■ The data ■

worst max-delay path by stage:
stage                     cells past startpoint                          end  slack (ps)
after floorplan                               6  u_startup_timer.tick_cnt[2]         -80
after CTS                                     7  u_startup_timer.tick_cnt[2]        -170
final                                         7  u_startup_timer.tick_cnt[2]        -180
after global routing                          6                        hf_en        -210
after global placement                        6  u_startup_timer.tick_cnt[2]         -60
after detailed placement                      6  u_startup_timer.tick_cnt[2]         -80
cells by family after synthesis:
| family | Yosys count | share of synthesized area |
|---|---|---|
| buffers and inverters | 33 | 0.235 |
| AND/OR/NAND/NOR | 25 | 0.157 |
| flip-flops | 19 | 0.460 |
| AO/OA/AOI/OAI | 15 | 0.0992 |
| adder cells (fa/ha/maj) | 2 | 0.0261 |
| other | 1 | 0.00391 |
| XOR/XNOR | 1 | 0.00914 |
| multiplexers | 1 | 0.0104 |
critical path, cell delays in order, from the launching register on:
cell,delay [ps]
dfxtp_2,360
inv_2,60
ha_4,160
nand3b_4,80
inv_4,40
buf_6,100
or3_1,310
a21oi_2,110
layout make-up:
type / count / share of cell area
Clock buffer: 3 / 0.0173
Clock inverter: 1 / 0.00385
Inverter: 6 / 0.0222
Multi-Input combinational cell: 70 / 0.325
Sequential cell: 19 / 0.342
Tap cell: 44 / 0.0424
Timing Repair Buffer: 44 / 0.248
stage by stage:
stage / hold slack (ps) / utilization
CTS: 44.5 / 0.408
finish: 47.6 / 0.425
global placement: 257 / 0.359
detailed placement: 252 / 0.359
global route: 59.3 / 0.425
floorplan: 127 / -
$ cat config.mk
export PLATFORM = sky130hd
export DESIGN_NAME = coleco_pad_bridge
export DESIGN_NICKNAME = d
export VERILOG_FILES = /design/src/verilog/cv_pad_pkg.sv /design/src/verilog/llapi_status.sv /design/src/verilog/llapi_pad_mapper.sv /design/src/verilog/cv_ctrl_encoder.sv /design/src/verilog/coleco_pad_bridge.sv
export SDC_FILE = /design/constraint.sdc
export NUM_CORES = 1
export LEC_CHECK = 0
export BUFFER_PORTS_ARGS = -buffer_cell sky130_fd_sc_hd__buf_4
export CAP_MARGIN = 20
export CORE_MARGIN = 2
export CORE_UTILIZATION = 53
export DETAILED_ROUTE_END_ITERATION = 10
export MAX_ROUTING_LAYER = met4
export PLACE_DENSITY = 0.94
export SYNTH_ARGS = -nofsm -noshare
export SYNTH_HDL_FRONTEND = slang
export SYNTH_HIERARCHICAL = 1
export SYNTH_SLANG_ARGS = --single-unit
$ cat constraint.sdc
create_clock -name clk_sys -period 3.4 [get_ports clk_sys]
set_input_delay 0.34 -clock clk_sys [delete_from_list [all_inputs] [get_ports clk_sys]]
set_output_delay 0.34 -clock clk_sys [all_outputs]
set_load 0.01 [all_outputs]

■ Activity ■
Gather and copy every line of the data in which the string "path" is found.

■ Exercise answer ■
worst max-delay path by stage:
critical path, cell delays in order, from the launching register on:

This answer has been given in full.